▶ Material provided
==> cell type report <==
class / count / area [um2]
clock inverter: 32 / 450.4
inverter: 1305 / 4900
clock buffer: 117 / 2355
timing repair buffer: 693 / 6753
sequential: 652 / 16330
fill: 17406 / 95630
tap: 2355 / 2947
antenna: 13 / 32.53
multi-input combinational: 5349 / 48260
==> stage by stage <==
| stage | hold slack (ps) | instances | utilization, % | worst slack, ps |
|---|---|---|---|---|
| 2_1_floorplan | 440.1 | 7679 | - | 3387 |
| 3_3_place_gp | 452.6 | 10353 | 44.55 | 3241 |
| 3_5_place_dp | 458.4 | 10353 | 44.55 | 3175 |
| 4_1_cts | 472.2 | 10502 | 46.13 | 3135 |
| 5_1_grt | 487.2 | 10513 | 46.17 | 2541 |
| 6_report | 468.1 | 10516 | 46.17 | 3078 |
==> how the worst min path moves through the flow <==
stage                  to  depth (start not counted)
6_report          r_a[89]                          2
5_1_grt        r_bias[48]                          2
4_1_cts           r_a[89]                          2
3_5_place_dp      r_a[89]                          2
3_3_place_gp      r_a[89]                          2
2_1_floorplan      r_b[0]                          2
--- src/rtl/fp16_add_rr_sched.sv ---
// Round-robin scheduler sharing one combinational FP16 adder between NUM_REQ requesters,
// with a single registered valid/ready result stage tagged by requester ID.

module new_fp16_add (
  input  logic [1:0][15:0] operands_i,
  output logic [15:0]      result_o
);
  logic [15:0] big, sml;
  logic [6:0]  e_big, e_sml, shamt, e_res;
  logic [13:0] m_big, m_sml, m_sml_sh;
  logic [14:0] sum;
  logic [11:0] rnd;
  logic        rbit, a_spec, b_spec, a_nan, b_nan;

  always_comb begin
    big = operands_i[1];
    sml = operands_i[0];
    if (operands_i[0][14:0] > operands_i[1][14:0]) begin
      big = operands_i[0];
      sml = operands_i[1];
    end
    e_big = (big[14:10] == 5'd0) ? 7'd1 : {2'b00, big[14:10]};
    e_sml = (sml[14:10] == 5'd0) ? 7'd1 : {2'b00, sml[14:10]};
    m_big = {|big[14:10], big[9:0], 3'b000};
    m_sml = {|sml[14:10], sml[9:0], 3'b000};
    shamt = e_big - e_sml;
    // Bits shifted out of the smaller operand collapse into a sticky LSB for rounding
    m_sml_sh = m_sml >> shamt;
    m_sml_sh[0] = m_sml_sh[0] | ((m_sml_sh << shamt) != m_sml);
    if (big[15] == sml[15]) sum = {1'b0, m_big} + {1'b0, m_sml_sh};
    else                    sum = {1'b0, m_big} - {1'b0, m_sml_sh};

    e_res = e_big;
    if (sum[14]) begin
      sum   = {1'b0, sum[14:2], sum[1] | sum[0]};
      e_res = e_res + 7'd1;
    end else begin
      for (int unsigned i = 0; i < 13; i++) begin
        if (!sum[13] && e_res > 7'd1) begin
          sum   = sum << 1;
          e_res = e_res - 7'd1;
        end
      end
    end

    rbit = sum[2] & (sum[1] | sum[0] | sum[3]);
    rnd  = {1'b0, sum[13:3]} + {11'd0, rbit};
    if (rnd[11]) begin
      rnd   = rnd >> 1;
      e_res = e_res + 7'd1;
    end

    a_spec = &operands_i[1][14:10];
    b_spec = &operands_i[0][14:10];
    a_nan  = a_spec & |operands_i[1][9:0];
    b_nan  = b_spec & |operands_i[0][9:0];

    if (a_nan || b_nan || (a_spec && b_spec && operands_i[1][15] != operands_i[0][15]))
      result_o = 16'h7E00;
    else if (a_spec || b_spec)
      result_o = {big[15], 5'h1F, 10'h000};
    else if (sum == 15'd0)
      result_o = {big[15] & sml[15], 15'd0};
    else if (e_res >= 7'd31)
      result_o = {big[15], 5'h1F, 10'h000};
    else
      result_o = {big[15], rnd[10] ? e_res[4:0] : 5'd0, rnd[9:0]};
  end
endmodule

module fp16_add_rr_sched #(
  parameter int NUM_REQ = 4,
  parameter int ID_W    = $clog2(NUM_REQ)
) (
  input  logic                     clk_i,
  input  logic                     rst_i,
  input  logic [NUM_REQ-1:0]       req_valid_i,
  output logic [NUM_REQ-1:0]       req_ready_o,
  input  logic [NUM_REQ-1:0][15:0] req_a_i,
  input  logic [NUM_REQ-1:0][15:0] req_b_i,
  output logic                     resp_valid_o,
  input  logic                     resp_ready_i,
  output logic [15:0]              resp_data_o,
  output logic [ID_W-1:0]          resp_id_o,
  output logic [31:0]              busy_cnt_o
);
  localparam logic [0:0] EMPTY = 1'b0;
  localparam logic [0:0] FULL  = 1'b1;

  logic [0:0]      state;
  logic [ID_W-1:0] rr_ptr, gnt_id, ptr_next;
  logic            gnt_any, can_accept;
  int unsigned     idx;
  logic [1:0][15:0] add_ops;
  logic [15:0]     sum;

  assign resp_valid_o = (state == FULL);
  assign can_accept   = ~resp_valid_o | resp_ready_i;

  always_comb begin
    gnt_any = 1'b0;
    gnt_id  = '0;
    idx     = 0;
    for (int unsigned k = 0; k < unsigned'(NUM_REQ); k++) begin
      idx = (unsigned'(int'(rr_ptr)) + k) % unsigned'(NUM_REQ);
      if (!gnt_any && can_accept && !rst_i && req_valid_i[idx]) begin
        gnt_any = 1'b1;
        gnt_id  = idx[ID_W-1:0];
      end
    end
    req_ready_o = '0;
    if (gnt_any) req_ready_o[gnt_id] = 1'b1;
  end

  assign ptr_next   = (gnt_id == ID_W'(NUM_REQ - 1)) ? '0 : gnt_id + 1'b1;
  assign add_ops[1] = req_a_i[gnt_id];
  assign add_ops[0] = req_b_i[gnt_id];

  new_fp16_add u_add (
    .operands_i (add_ops),
    .result_o   (sum)
  );

  always_ff @(posedge clk_i) begin
    if (rst_i) begin
      state       <= EMPTY;
      resp_data_o <= '0;
      resp_id_o   <= '0;
      rr_ptr      <= '0;
      busy_cnt_o  <= '0;
    end else begin
      if (gnt_any) begin
        state       <= FULL;
        resp_data_o <= sum;
        resp_id_o   <= gnt_id;
        rr_ptr      <= ptr_next;
      end else if (resp_ready_i) begin
        state <= EMPTY;
      end
      if (resp_valid_o && !resp_ready_i && busy_cnt_o != '1)
        busy_cnt_o <= busy_cnt_o + 32'd1;
    end
  end
endmodule
--- config.mk ---
export PLATFORM = sky130hd
export DESIGN_NAME = fp16_add_rr_sched
export DESIGN_NICKNAME = d
export VERILOG_FILES = /design/src/rtl/fp16_add_rr_sched.sv
export SDC_FILE = /design/constraint.sdc
export NUM_CORES = 1
export LEC_CHECK = 0
export BUFFER_PORTS_ARGS = -buffer_cell sky130_fd_sc_hd__buf_2
export CORE_AREA = 2 2 150 181
export CTS_CLUSTER_DIAMETER = 120
export CTS_CLUSTER_SIZE = 25
export DETAILED_ROUTE_END_ITERATION = 12
export DIE_AREA = 0 0 152 183
export GPL_ROUTABILITY_DRIVEN = 0
export GPL_TIMING_DRIVEN = 0
export PLACE_DENSITY = 0.81
export SYNTH_ARGS = -nofsm -noshare
export SYNTH_HDL_FRONTEND = slang
export SYNTH_SLANG_ARGS = --single-unit
--- constraint.sdc ---
create_clock -name clk_i -period 45.5 [get_ports clk_i]
set_input_delay 2.275 -clock clk_i [delete_from_list [all_inputs] [get_ports clk_i]]
set_output_delay 2.275 -clock clk_i [all_outputs]
set_load 0.05 [all_outputs]
======== Yosys cells after proc, flatten, opt, wreduce, memory -nomap -nowiden ========
Index checks and enable logic that the tools add are counted.
operators by class
  add/subtract/negate cells ............... 24
  $lt $le $gt $ge ......................... 21
  equal/unequal tests ..................... 5
  shift-type cells ........................ 2
  mux-type cells .......................... 90
  bitwise operators ....................... 10
  reduce and logical (&&, ||, !) cells .... 60
operator list
  kind                                                           number
  2-to-1 mux 15 bit                                              28
  2-to-1 mux 7 bit                                               27
  2-to-1 mux 16 bit                                              7
  greater-than comparator 7 x 1 -> 1 bit, second input constant  13
  subtractor 7 x 1 -> 7 bit, second input constant               13
  binary-select mux 16 bit (select 2 bit)                        2
  adder 32 x 1 -> 32 bit, second input constant                  1
  != test 32 bit, second input constant                          1
  logical AND 1 bit                                              29
  OR reduction 10 bit                                            2
  logical NOT 1 bit                                              18
  adder 14 x 14 -> 15 bit                                        1
  greater-than comparator 15 bit                                 1
  logical NOT 15 bit                                             1
  less-than comparator 2 x 3 -> 1 bit, second input constant     5
  2-to-1 mux 5 bit                                               3
  subtractor 14 x 14 -> 15 bit                                   1
  adder 7 x 1 -> 7 bit, second input constant                    2
  != test 14 bit                                                 1
  left shift 14 x 7 -> 14 bit                                    1
  >> shifter 14 x 7 -> 14 bit                                    1
  adder 11 x 1 -> 12 bit                                         1
  2-to-1 mux 1 bit                                               11
  2-to-1 mux 11 bit                                              1
  other kinds (20)                                               41
storage, ports and cells
  register bits after elaboration ......... 53
  input port bits ......................... 135
  output and inout bits ................... 55
  logic and storage cells ................. 217

======== Depth between registers and ports, before layout ========
Gate-level depths: netlist of run 1.
  depth after elaboration ................. 95
  mapped depth ............................ 167
  gate-level depth less buffers ........... 141

======== Hierarchy ========
A second synthesis of run 1 with hierarchy kept.
unflattened totals
  cell total of the unflattened synthesis .. 1730
  area total of the unflattened synthesis .. 12306.8 µm²
by module, submodules not included
  module             instances  cells an instance  area an instance (µm²)
  new_fp16_add       1          1297               8675.8
  fp16_add_rr_sched  1          433                3631.0

======== Worst setup path before layout of run 1 ========
OpenSTA, ideal clock, no wires.
  path type ............................... input to register
  start ................................... in req_valid_i[0]
  end ..................................... reg resp_data_o[1]
  setup time .............................. 0.069 ns
  data arrival time ....................... 35.113 ns
  required time ........................... 45.431 ns
  slack ................................... 10.318 ns
  cell stages on the path ................. 157
  buffers on the path ..................... 28
  cells stage by stage .................... buf_2 > mux2i_1 > o2111a_1 > nand2_1 > inv_2 > buf_2 > clkbuf_1 > clkbuf_1 > nand2_1 > nand3_1 > o21ai_0 > ha_1 > clkbuf_1 > a21oi_1 > o211ai_1 > o2111a_1 > o41a_1 > buf_2 > [121 not listed] > inv_1 > o311a_1 > o41ai_4 > clkbuf_1 > mux2_2 > ha_1 > inv_1 > a2111oi_4 > buf_4 > a21oi_1 > mux2i_1 > mux2_2 > ha_1 > xor2_1 > and4b_1 > a221o_1 > or3_1 > o21ai_1
between the ends
  word-level cells in the longest chain between the ends .. 94
  elaborated cells between the ends (all ways) .. 182
  those cells by class .................... 19 x add/sub; 15 x order compare; 3 x eq/ne; 2 x shift; 83 x mux; 7 x bitwise; 53 x reduce/logical
RTL lines
  what                                    RTL line  RTL
  start: declaration                      77        input logic [NUM_REQ-1:0] req_valid_i,
  binary-select mux 1 bit (select 2 bit)  106       if (!gnt_any && can_accept && !rst_i && req_valid_i[idx]) begin
  2-to-1 mux 1 bit (implied by the code)  106
  logical AND 1 bit                       106
  2-to-1 mux 1 bit                        106
  logical NOT 1 bit                       106
  logical AND 1 bit (3 in a row)          106
  2-to-1 mux 1 bit                        106
  logical NOT 1 bit                       106
  [76 not listed]                         -
  bitwise AND 1 bit                       46        rbit = sum[2] & (sum[1] | sum[0] | sum[3]);
  adder 11 x 1 -> 12 bit                  47        rnd = {1'b0, sum[13:3]} + {11'd0, rbit};
  2-to-1 mux 7 bit                        48        if (rnd[11]) begin
  >= comparator 7 x 5 -> 1 bit            64        else if (e_res >= 7'd31)
  2-to-1 mux 15 bit                       64
  2-to-1 mux 16 bit                       62        else if (sum == 15'd0)
  2-to-1 mux 16 bit                       60        else if (a_spec || b_spec)
  2-to-1 mux 16 bit                       58        if (a_nan || b_nan || (a_spec && b_spec && operands_i[1][15] != operands_i[0][15]))
  end signal: assignment                  134       resp_data_o <= sum;
  end: declaration                        83        output logic [15:0] resp_data_o,
Parallel ways exist; a longest one is shown, timed or not. The select of a mux whose other input is x is not followed.
A chain may end at the register's enable or synchronous reset.

======== Worst setup path after layout of run 1 ========
  start ................................... in req_valid_i[3]
  end ..................................... reg resp_data_o[14]
between the ends
  word-level cells in the longest chain between the ends .. 94
  elaborated cells between the ends (all ways) .. 183
  those cells by class .................... 19 x add/sub; 15 x order compare; 3 x eq/ne; 2 x shift; 84 x mux; 7 x bitwise; 53 x reduce/logical
RTL lines
  what                                                              RTL line
  binary-select mux 1 bit (select 2 bit)                            106
  2-to-1 mux 1 bit (implied by the code)                            106
  logical AND 1 bit                                                 106
  2-to-1 mux 1 bit                                                  106
  logical NOT 1 bit                                                 106
  logical AND 1 bit (3 in a row)                                    106
  2-to-1 mux 1 bit                                                  106
  logical NOT 1 bit                                                 106
  [76 not listed]                                                   -
  bitwise AND 1 bit                                                 46
  adder 11 x 1 -> 12 bit                                            47
  2-to-1 mux 7 bit or 2-to-1 mux 11 bit (tied branches)             48
  >= comparator 7 x 5 -> 1 bit or 2-to-1 mux 5 bit (tied branches)  64, 67
  2-to-1 mux 15 bit                                                 64
  2-to-1 mux 16 bit                                                 62
  2-to-1 mux 16 bit                                                 60
  2-to-1 mux 16 bit                                                 58
Parallel ways exist; a longest one is shown, timed or not. The select of a mux whose other input is x is not followed.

▶ Work request
Find each line above that contains "adder", and copy those lines.

▶ Output of the exercise
// Round-robin scheduler sharing one combinational FP16 adder between NUM_REQ requesters,
  adder 32 x 1 -> 32 bit, second input constant                  1
  adder 14 x 14 -> 15 bit                                        1
  adder 7 x 1 -> 7 bit, second input constant                    2
  adder 11 x 1 -> 12 bit                                         1
  adder 11 x 1 -> 12 bit                  47        rnd = {1'b0, sum[13:3]} + {11'd0, rbit};
  adder 11 x 1 -> 12 bit                                            47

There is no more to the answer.